Jakarta, iNewsPandeglang.id - Akhir-akhir ini ramai jadi perbincangan terkait adanya kampanye hitam yang menyeret nama Gubernur DKI Jakarta, Anies Baswedan. Karena belum lama ini sekelompok orang terdiri dari eks anggota Hizbut Tahrir Indonesia (HTI), Front Pembela Islam (FPI) hingga mantan napi terorisme, mendeklarasikan Anies sebagai Calon Presiden (capres) 2024.

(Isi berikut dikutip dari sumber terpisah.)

From an optimization exercise on the open Yosys and OpenROAD flow, aimed at small area, a short achievable clock period and few clock cycles; shortcuts taken in it are not production practice.
Only simulation tests tie the RTL to the original design; equivalence was not proved.

==> flow/design.v <==
module fpdivsqrt (
    input  wire        clk,
    input  wire        rst_n,
    input  wire        in_valid,
    output wire        in_ready,
    input  wire        in_op,
    input  wire [1:0]  in_rnd,
    input  wire        in_ftz,
    input  wire        in_canon,
    input  wire [31:0] in_a,
    input  wire [31:0] in_b,
    output reg         out_valid,
    output reg  [31:0] out_result,
    output reg  [5:0]  out_flags
);
    localparam [31:0] DNAN = 32'h7FC0_0000;
    localparam [31:0] MAXF = 32'h7F7F_FFFF;
    localparam [31:0] INF  = 32'h7F80_0000;
    localparam [1:0] S_IDLE = 2'd0, S_PREP = 2'd1, S_ITER = 2'd2, S_ROUND = 2'd3;
    reg [1:0]  state;
    reg [4:0]  count;
    reg        r_op;
    reg [1:0]  r_rnd;
    reg        r_ftz;
    reg        r_canon;
    reg [31:0] r_a, r_b;
    assign in_ready = (state == S_IDLE);
    wire        is_sqrt = r_op;
    wire        sa = r_a[31], sb = r_b[31];
    wire [7:0]  ea_f = r_a[30:23], eb_f = r_b[30:23];
    wire [22:0] fa = r_a[22:0], fb = r_b[22:0];
    wire a_nan  = (ea_f == 8'hFF) && (fa != 0);
    wire b_nan  = !is_sqrt && (eb_f == 8'hFF) && (fb != 0);
    wire a_snan = a_nan && !fa[22];
    wire b_snan = b_nan && !fb[22];
    wire a_inf  = (ea_f == 8'hFF) && (fa == 0);
    wire b_inf  = (eb_f == 8'hFF) && (fb == 0);
    wire a_sub  = (ea_f == 8'h00) && (fa != 0);
    wire b_sub  = !is_sqrt && (eb_f == 8'h00) && (fb != 0);
    wire a_zero = (ea_f == 8'h00) && ((fa == 0) || r_ftz);
    wire b_zero = (eb_f == 8'h00) && ((fb == 0) || r_ftz);
    wire den_in = r_ftz && (a_sub || b_sub);
    wire [23:0] ma = (ea_f == 0) ? {1'b0, fa} : {1'b1, fa};
    wire [23:0] mb = (eb_f == 0) ? {1'b0, fb} : {1'b1, fb};
    reg [4:0] lza, lzb;
    integer i;
    always @(*) begin
        lza = 5'd0;
        lzb = 5'd0;
        for (i = 0; i < 24; i = i + 1) begin
            if (ma[i]) lza = 5'd23 - i[4:0];
            if (mb[i]) lzb = 5'd23 - i[4:0];
        end
    end
    wire [23:0] na = ma << lza;
    wire [23:0] nb = mb << lzb;
    wire signed [10:0] xa = $signed({3'd0, (ea_f == 0) ? 8'd1 : ea_f}) - 11'sd127 - $signed({6'd0, lza});
    wire signed [10:0] xb = $signed({3'd0, (eb_f == 0) ? 8'd1 : eb_f}) - 11'sd127 - $signed({6'd0, lzb});
    wire       q_sign = is_sqrt ? sa : (sa ^ sb);
    reg        sp_sel;
    reg [31:0] sp_res;
    reg        sp_inv, sp_dz;
    always @(*) begin
        sp_sel = 1'b1;
        sp_inv = 1'b0;
        sp_dz  = 1'b0;
        sp_res = 32'd0;
        if (a_nan || b_nan) begin
            sp_res = r_canon ? DNAN : ((a_nan ? r_a : r_b) | 32'h0040_0000);
            sp_inv = a_snan || b_snan;
        end else if (is_sqrt) begin
            if (a_zero)      sp_res = {sa, 31'd0};
            else if (sa)     begin sp_res = DNAN; sp_inv = 1'b1; end
            else if (a_inf)  sp_res = INF;
            else             sp_sel = 1'b0;
        end else begin
            if ((a_inf && b_inf) || (a_zero && b_zero)) begin
                sp_res = DNAN; sp_inv = 1'b1;
            end else if (a_inf)         sp_res = {q_sign, INF[30:0]};
            else if (b_inf || a_zero)   sp_res = {q_sign, 31'd0};
            else if (b_zero) begin
                sp_res = {q_sign, INF[30:0]}; sp_dz = 1'b1;
            end else                    sp_sel = 1'b0;
        end
    end
    reg [26:0]         rem;       
    reg [23:0]         div;       
    reg [49:0]         rad;       
    reg [24:0]         quo;       
    reg signed [10:0]  e_res;     
    reg                k_sign, k_sel, k_inv, k_dz, k_den;
    reg [31:0]         k_res;
    wire [26:0] d_trial = rem - {3'd0, div};
    wire        d_ge    = !d_trial[26];
    wire [26:0] s_rem   = {rem[24:0], rad[49:48]};
    wire [26:0] s_try   = {quo[24:0], 2'b01};
    wire [26:0] s_trial = s_rem - s_try;
    wire        s_ge    = (s_rem >= s_try);
    wire        a_lt_b  = (na < nb);
    wire        xa_odd  = xa[0];
    wire [23:0] n_mant  = quo[24:1];
    wire        n_guard = quo[0];
    wire        n_stk   = (rem != 0);
    wire signed [12:0] e_unb = {{2{e_res[10]}}, e_res};
    function rnd_inc;
        input [1:0] mode;
        input       s, lsb, g, st;
        begin
            case (mode)
                2'd0: rnd_inc = g && (st || lsb);
                2'd1: rnd_inc = 1'b0;
                2'd2: rnd_inc = !s && (g || st);
                default: rnd_inc = s && (g || st);
            endcase
        end
    endfunction
    wire inc24   = rnd_inc(r_rnd, k_sign, n_mant[0], n_guard, n_stk);
    wire carry24 = inc24 && (n_mant == 24'hFF_FFFF);
    wire tiny    = (e_unb < -13'sd126) && !((e_unb == -13'sd127) && carry24);
    wire         is_sub_range = (e_unb < -13'sd126);
    wire signed [12:0] dsh_raw = -13'sd126 - e_unb;
    wire [5:0]   dsh = (dsh_raw > 13'sd26) ? 6'd26 : dsh_raw[5:0];
    wire [51:0]  dext = {n_mant, n_guard, n_stk, 26'd0} >> dsh;
    wire [23:0]  d_mant  = dext[51:28];
    wire         d_guard = dext[27];
    wire         d_stk   = |dext[26:0];
    wire [23:0]  f_mant  = is_sub_range ? d_mant  : n_mant;
    wire         f_guard = is_sub_range ? d_guard : n_guard;
    wire         f_stk   = is_sub_range ? d_stk   : n_stk;
    wire         inexact = f_guard || f_stk;
    wire         inc     = rnd_inc(r_rnd, k_sign, f_mant[0], f_guard, f_stk);
    wire [24:0]  r_mant  = {1'b0, f_mant} + {24'd0, inc};
    wire signed [12:0] e_b = is_sub_range ? {12'd0, r_mant[23]}
                                          : (e_unb + 13'sd127 + {12'd0, r_mant[24]});
    wire [22:0]  frac    = r_mant[24] ? 23'd0 : r_mant[22:0];
    wire         ovf     = !is_sub_range && (e_b >= 13'sd255);
    wire         to_max  = (r_rnd == 2'd1) || (r_rnd == 2'd3 && !k_sign) || (r_rnd == 2'd2 && k_sign);
    reg [31:0] res;
    reg [5:0]  flg;    
    always @(*) begin
        flg = {k_den, 5'b00000};
        if (k_sel) begin
            res = k_res;
            flg[0] = k_inv;
            flg[1] = k_dz;
        end else if (r_ftz && tiny) begin
            res = {k_sign, 31'd0};
            flg[4:3] = 2'b11;
            flg[5] = 1'b1;
        end else if (ovf) begin
            res = to_max ? {k_sign, MAXF[30:0]} : {k_sign, INF[30:0]};
            flg[4] = 1'b1;
            flg[2] = 1'b1;
        end else begin
            res = {k_sign, e_b[7:0], frac};
            flg[4] = inexact;
            flg[3] = tiny && inexact;
        end
    end
    always @(posedge clk) begin
        if (!rst_n) begin
            state     <= S_IDLE;
            out_valid <= 1'b0;
        end else begin
            out_valid <= 1'b0;
            case (state)
                S_IDLE: if (in_valid) state <= S_PREP;
                S_PREP: state <= S_ITER;
                S_ITER: if (count == 5'd24) state <= S_ROUND;
                default: begin
                    state     <= S_IDLE;
                    out_valid <= 1'b1;
                end
            endcase
        end
        case (state)
            S_IDLE: begin
                r_op    <= in_op;
                r_rnd   <= in_rnd;
                r_ftz   <= in_ftz;
                r_canon <= in_canon;
                r_a     <= in_a;
                r_b     <= in_b;
            end
            S_PREP: begin
                count  <= 5'd0;
                quo    <= 25'd0;
                k_sign <= q_sign;
                k_sel  <= sp_sel;
                k_res  <= sp_res;
                k_inv  <= sp_inv;
                k_dz   <= sp_dz;
                k_den  <= den_in;
                div    <= nb;
                if (is_sqrt) begin
                    rem   <= 27'd0;
                    rad   <= xa_odd ? {na, 26'd0} : {1'b0, na, 25'd0};
                    e_res <= (xa_odd ? (xa - 11'sd1) : xa) >>> 1;
                end else begin
                    rem   <= a_lt_b ? {2'b00, na, 1'b0} : {3'b000, na};
                    rad   <= 50'd0;
                    e_res <= xa - xb - (a_lt_b ? 11'sd1 : 11'sd0);
                end
            end
            S_ITER: begin
                count <= count + 5'd1;
                if (!r_op) begin
                    quo <= {quo[23:0], d_ge};
                    rem <= d_ge ? {d_trial[25:0], 1'b0} : {rem[25:0], 1'b0};
                end else begin
                    quo <= {quo[23:0], s_ge};
                    rem <= s_ge ? s_trial : s_rem;
                    rad <= {rad[47:0], 2'b00};
                end
            end
            default: begin
                out_result <= res;
                out_flags  <= flg;
            end
        endcase
    end
endmodule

Hal tersebut mendapat tanggapan dari pengamat politik yaitu, Reza Hariyadi yang tergabung dalam Forum Doktor Ilmu Politik UI. Ia menilai adanya pola-pola stigmatisasi, framing hingga mobilisasi politik identitas biasanya menjadi modus dalam komodifikasi politik identitas. Targetnya untuk mendistorsi opini publik dan memberikan label negatif pada figur yang disasar.

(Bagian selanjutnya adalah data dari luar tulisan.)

Background: an optimization exercise with open tools, aiming at small area, a short achievable clock period and few clock cycles per item. Do not read the settings as production practice. Function was checked by simulation only, so behaviour that the tests miss may differ from the original.

Design grn_convert, start of the top module:
module grn_convert (
    input  wire         clk,
    input  wire         rst_n,
    input  wire         in_valid,
    output wire         in_ready,
    input  wire [59:0]  in_e0,        
    input  wire [59:0]  in_e1,        
    input  wire [11:0]  in_f,         
    input  wire [143:0] in_m,         
    input  wire [47:0]  in_tf,        
    input  wire [47:0]  in_d,         
    input  wire         in_thermen,
    input  wire         in_derateen,
    output wire         out_valid,
    output wire [71:0]  out_l,        
    output wire [2:0]   out_clip      
);
    reg       ready_r;
    reg [4:0] v;
    assign in_ready  = ready_r;
    assign out_valid = v[4];
    always @(posedge clk) begin
        if (!rst_n) begin
            ready_r <= 1'b0;
            v       <= 5'd0;
        end else begin
            ready_r <= 1'b1;
            v       <= {v[3:0], in_valid & ready_r};
        end
    end
    reg [59:0]  e0_0, e1_0;
    reg [11:0]  f_0;
    reg [143:0] m_0;
  ...
Size: ~450 I/O pins, roughly 180000 um2 of cells after synthesis.
clock: 33.0 ns
lec_check: 0
abc_clock_period_in_ps: 7000
cap_margin: 20
core_margin: 2
core_utilization: 45
slew_margin: 20
synth_hierarchical: 1
synth_minimum_keep_size: 0
run.sh (not shown) runs the stock make flow with config.mk's settings and CLKGATE_MAP_FILE= SYNTH_SCRIPT=/design/flow/synth_recipe.tcl, a recipe that flattens the netlist after the stock synthesis.
Testbench counts at the start, summed over its fixed seeds: cycles 3,240, items 9,600.
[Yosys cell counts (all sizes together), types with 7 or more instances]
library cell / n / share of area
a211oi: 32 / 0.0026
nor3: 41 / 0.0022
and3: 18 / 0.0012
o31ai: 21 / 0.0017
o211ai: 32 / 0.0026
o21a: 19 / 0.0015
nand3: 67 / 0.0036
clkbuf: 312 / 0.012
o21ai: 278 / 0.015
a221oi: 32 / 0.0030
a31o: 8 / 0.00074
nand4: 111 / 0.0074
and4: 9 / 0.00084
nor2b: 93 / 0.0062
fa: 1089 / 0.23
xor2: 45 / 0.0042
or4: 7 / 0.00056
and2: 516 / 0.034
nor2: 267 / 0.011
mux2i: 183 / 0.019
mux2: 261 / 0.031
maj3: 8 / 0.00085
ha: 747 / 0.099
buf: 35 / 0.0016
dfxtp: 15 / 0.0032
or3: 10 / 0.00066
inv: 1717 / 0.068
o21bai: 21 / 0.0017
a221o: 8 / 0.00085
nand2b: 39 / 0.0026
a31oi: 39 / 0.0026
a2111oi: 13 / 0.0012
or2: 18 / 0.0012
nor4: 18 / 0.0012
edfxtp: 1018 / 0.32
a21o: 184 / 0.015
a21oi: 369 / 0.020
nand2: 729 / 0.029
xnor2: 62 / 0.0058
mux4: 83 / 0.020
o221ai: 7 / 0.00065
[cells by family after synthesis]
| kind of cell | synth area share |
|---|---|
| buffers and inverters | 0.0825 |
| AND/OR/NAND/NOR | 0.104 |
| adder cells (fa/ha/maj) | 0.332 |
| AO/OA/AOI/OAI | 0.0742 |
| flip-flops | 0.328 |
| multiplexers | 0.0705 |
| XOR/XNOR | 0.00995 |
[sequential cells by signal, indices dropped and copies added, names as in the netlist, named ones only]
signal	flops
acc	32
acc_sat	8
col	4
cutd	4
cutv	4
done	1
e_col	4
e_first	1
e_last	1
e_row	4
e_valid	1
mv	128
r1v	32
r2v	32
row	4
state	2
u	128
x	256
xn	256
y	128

“Ini tampak seperti komodifikasi politik identitas, siapa saja bisa disasar, dan Anies Baswedan sebagai figur capres bisa jadi target potensial. Mungkin motifnya untuk mencederai citra dia di mata publik," ujar Reza dikutip dari Antara, hari ini.
“Saya melihat aksi politik tersebut digelar secara terpola, sistematis dan sulit dipungkiri adanya desain politik tertentu di balik itu,” ujarnya.

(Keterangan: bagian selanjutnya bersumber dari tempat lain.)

Context: an optimization exercise on an open-source flow, tuned for small area, a short achievable clock period and few clock cycles per item. The choices shown serve that exercise and are no tape-out recipe. Function was checked by simulation only, so behaviour that the tests miss may differ from the original.

File: flow/constraint.sdc
create_clock -name core_clock -period 10.0 [get_ports {clk}]
set_input_delay 2.0000 -clock core_clock [delete_from_list [all_inputs] [get_ports {clk}]]
set_output_delay 2.0000 -clock core_clock [all_outputs]
set_load 0.01 [all_outputs]
File: flow/flow/run.sh
#!/bin/bash
# Layout flow: the standard flow (standard.sh) with two changes:
#  - synthesis: ABC maps with flow/abc.script (area-recovering &nf mapping)
#    instead of ORFS's abc_speed.script, and without the 3-input xor/xnor
#    cells; everything else (synth_recipe.tcl: register mapping, flattening,
#    renaming) is unchanged;
#  - the port buffers are buf_2 cells (buffer_ports -buffer_cell).
# Each tool's log stays under orfs/logs; make's own output is in flow_make.log.
set -euo pipefail
WORK="$(cd "$(dirname "${BASH_SOURCE[0]}")/.." && pwd)"
cd "$WORK"
sed -e "s#SYNTH_SCRIPT=[^ ]*#SYNTH_SCRIPT=$WORK/flow/synth.tcl 'BUFFER_PORTS_ARGS=-buffer_cell sky130_fd_sc_hd__buf_2'#" \
    standard.sh > "$WORK/flow_standard.sh"
grep -q "SYNTH_SCRIPT=$WORK/flow/synth.tcl" "$WORK/flow_standard.sh"
export MY_ABC_SCRIPT="$WORK/flow/abc.script"
export FLOW_SYNTH_TCL="$WORK/synth_recipe.tcl"
bash "$WORK/flow_standard.sh" > "$WORK/flow_make.log" 2>&1
File: flow/standard.sh
#!/bin/bash
# synth_recipe.tcl (not shown) runs the flow's synth.tcl, then flattens the netlist and writes it again
# the make line also repeats each setting of config.mk as NAME=value (left out here)
make -C /OpenROAD-flow-scripts/flow DESIGN_CONFIG=/design/flow/config.mk WORK_HOME=/design/flow/orfs CLKGATE_MAP_FILE= SYNTH_SCRIPT=/design/flow/synth_recipe.tcl "${@:-finish}"
File: flow/flow/synth.tcl
# The standard flow's synthesis script, with ABC's mapping script replaced by
# flow/abc.script and the 3-input xor/xnor cells kept out of ABC's mapping
proc abc {args} {
  set i [lsearch -exact $args -script]
  if {$i >= 0} { lset args [expr {$i + 1}] $::env(MY_ABC_SCRIPT) }
  foreach c {xor3_1 xor3_2 xor3_4 xnor3_1 xnor3_2 xnor3_4} {
    lappend args -dont_use sky130_fd_sc_hd__$c
  }
  yosys abc {*}$args
}
source $::env(FLOW_SYNTH_TCL)
File: flow/flow/abc.script
&get -n
&st
&dch
&nf
&put
topo
File: flow/design.v
module aes_sbox (
    input  wire [7:0] a,
    output wire [7:0] y
);
    wire T1, T2, T3, T4, T5, T6, T7, T8, T9, T10, T11, T12, T13, T14, T15, T16, T17, T18, T19, T20, T21, T22, T23, T24, T25, T26, T27, M1, M2, M3, M4, M5, M6, M7, M8, M9, M10, M11, M12, M13, M14, M15, M16, M17, M18, M19, M20, M21, M22, M23, M24, M25, M26, M27, M28, M29, M30, M31, M32, M33, M34, M35, M36, M37, M38, M39, M40, M41, M42, M43, M44, M45, M46, M47, M48, M49, M50, M51, M52, M53, M54, M55, M56, M57, M58, M59, M60, M61, M62, M63, L0, L1, L2, L3, L4, L5, L6, L7, L8, L9, L10, L11, L12, L13, L14, L15, L16, L17, L18, L19, L20, L21, L22, L23, L24, L25, L26, L27, L28, L29;
    wire U0, U1, U2, U3, U4, U5, U6, U7;
    assign {U0, U1, U2, U3, U4, U5, U6, U7} = a;
    assign T1 = U0 ^ U3;
    assign T2 = U0 ^ U5;
    assign T3 = U0 ^ U6;
    assign T4 = U3 ^ U5;
    assign T5 = U4 ^ U6;
    assign T6 = T1 ^ T5;
    assign T7 = U1 ^ U2;
    assign T8 = U7 ^ T6;
    assign T9 = U7 ^ T7;
    assign T10 = T6 ^ T7;
    assign T11 = U1 ^ U5;
    assign T12 = U2 ^ U5;
    assign T13 = T3 ^ T4;
    assign T14 = T6 ^ T11;
    assign T15 = T5 ^ T11;
    assign T16 = T5 ^ T12;
    assign T17 = T9 ^ T16;
    assign T18 = U3 ^ U7;
    assign T19 = T7 ^ T18;
    assign T20 = T1 ^ T19;
    assign T21 = U6 ^ U7;
    assign T22 = T7 ^ T21;
    assign T23 = T2 ^ T22;
    assign T24 = T2 ^ T10;
    assign T25 = T20 ^ T17;
    assign T26 = T3 ^ T16;
    assign T27 = T1 ^ T12;
    assign M1 = T13 & T6;
    assign M2 = T23 & T8;
    assign M3 = T14 ^ M1;
    assign M4 = T19 & U7;
    assign M5 = M4 ^ M1;
    assign M6 = T3 & T16;
    assign M7 = T22 & T9;
    assign M8 = T26 ^ M6;
    assign M9 = T20 & T17;
    assign M10 = M9 ^ M6;
    assign M11 = T1 & T15;
    assign M12 = T4 & T27;
    assign M13 = M12 ^ M11;
    assign M14 = T2 & T10;
    assign M15 = M14 ^ M11;
    assign M16 = M3 ^ M2;
    assign M17 = M5 ^ T24;
    assign M18 = M8 ^ M7;
    assign M19 = M10 ^ M15;
    assign M20 = M16 ^ M13;
    assign M21 = M17 ^ M15;
    assign M22 = M18 ^ M13;
    assign M23 = M19 ^ T25;
    assign M24 = M22 ^ M23;
    assign M25 = M22 & M20;
    assign M26 = M21 ^ M25;
    assign M27 = M20 ^ M21;
    assign M28 = M23 ^ M25;
    assign M29 = M28 & M27;
    assign M30 = M26 & M24;
    assign M31 = M20 & M23;
    assign M32 = M27 & M31;
    assign M33 = M27 ^ M25;
    assign M34 = M21 & M22;
    assign M35 = M24 & M34;
    assign M36 = M24 ^ M25;
    assign M37 = M21 ^ M29;
    assign M38 = M32 ^ M33;
    assign M39 = M23 ^ M30;
    assign M40 = M35 ^ M36;
    assign M41 = M38 ^ M40;
    assign M42 = M37 ^ M39;
    assign M43 = M37 ^ M38;
    assign M44 = M39 ^ M40;
    assign M45 = M42 ^ M41;
    assign M46 = M44 & T6;
    assign M47 = M40 & T8;
    assign M48 = M39 & U7;
    assign M49 = M43 & T16;
    assign M50 = M38 & T9;
    assign M51 = M37 & T17;
    assign M52 = M42 & T15;
    assign M53 = M45 & T27;
    assign M54 = M41 & T10;
    assign M55 = M44 & T13;
    assign M56 = M40 & T23;
    assign M57 = M39 & T19;
    assign M58 = M43 & T3;
    assign M59 = M38 & T22;
    assign M60 = M37 & T20;
    assign M61 = M42 & T1;
    assign M62 = M45 & T4;
    assign M63 = M41 & T2;
    assign L0 = M61 ^ M62;
    assign L1 = M50 ^ M56;
    assign L2 = M46 ^ M48;
    assign L3 = M47 ^ M55;
    assign L4 = M54 ^ M58;
    assign L5 = M49 ^ M61;
    assign L6 = M62 ^ L5;
    assign L7 = M46 ^ L3;
    assign L8 = M51 ^ M59;
    assign L9 = M52 ^ M53;
    assign L10 = M53 ^ L4;
    assign L11 = M60 ^ L2;
    assign L12 = M48 ^ M51;
    assign L13 = M50 ^ L0;
    assign L14 = M52 ^ M61;
    assign L15 = M55 ^ L1;
    assign L16 = M56 ^ L0;
    assign L17 = M57 ^ L1;
    assign L18 = M58 ^ L8;
    assign L19 = M63 ^ L4;
    assign L20 = L0 ^ L1;
    assign L21 = L1 ^ L7;
    assign L22 = L3 ^ L12;
    assign L23 = L18 ^ L2;
    assign L24 = L15 ^ L9;
    assign L25 = L6 ^ L10;
    assign L26 = L7 ^ L9;
    assign L27 = L8 ^ L10;
    assign L28 = L11 ^ L14;
    assign L29 = L11 ^ L17;
    assign y[7] = L6 ^ L24;
    assign y[6] = ~(L16 ^ L26);
    assign y[5] = ~(L19 ^ L28);
    assign y[4] = L6 ^ L21;
    assign y[3] = L20 ^ L22;
    assign y[2] = L25 ^ L29;
    assign y[1] = ~(L13 ^ L27);
    assign y[0] = ~(L6 ^ L23);
endmodule
module aes_subshift (
    input  wire [127:0] st,
    output wire [127:0] sr
);
    wire [127:0] sb;
    genvar i;
    generate
        for (i = 0; i < 16; i = i + 1) begin : g_sbox
            aes_sbox u_sbox (.a(st[127-8*i -: 8]), .y(sb[127-8*i -: 8]));
        end
        for (i = 0; i < 16; i = i + 1) begin : g_shift
            assign sr[127-8*i -: 8] = sb[127-8*(((i / 4 + i % 4) % 4) * 4 + i % 4) -: 8];
        end
    endgenerate
endmodule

Menurutnya hal aksi tersebut dapat memberi impresi politik yang bisa saja keliru kepada publik, seolah Anies dekat dengan kelompok yang dianggap radikal maupun intoleran.
“Ini bisa dimainkan oleh lawan politik untuk menyudutkan, karena dicap Islam garis keras dan menjadi tantangan bagi Anies jika maju pilpres 2024," ujar Reza.
Eks aktivis GMNI tersebut mensinyalir, aksi dukungan mobilisasi politik untuk Anies itu tidak genuine. Reza menyebut, aksi politik tersebut digelar secara terpola, sistematis, dan sulit dipungkiri adanya desain politik tertentu.
"Anies perlu mempelopori politik bermartabat dan konsisten saja menjalankan program prorakyat memecahkan masalah-masalah faktual di Jakarta yang sudah dilakukan selama menjadi gubernur DKI," jelas Reza.
Untuk melawan balik stigmatisasi intoleran dan radikal, kata Reza, bisa dilakukan Anies yang sebenarnya punya modal besar. Anies lahir dan berpengalaman sebagai aktivis dari kampus yang dikenal sebagai corong moderasi di Indonesia yang dilahirkan Cak Nur (Nurcholish Madjid), yaitu Universitas Paramadina.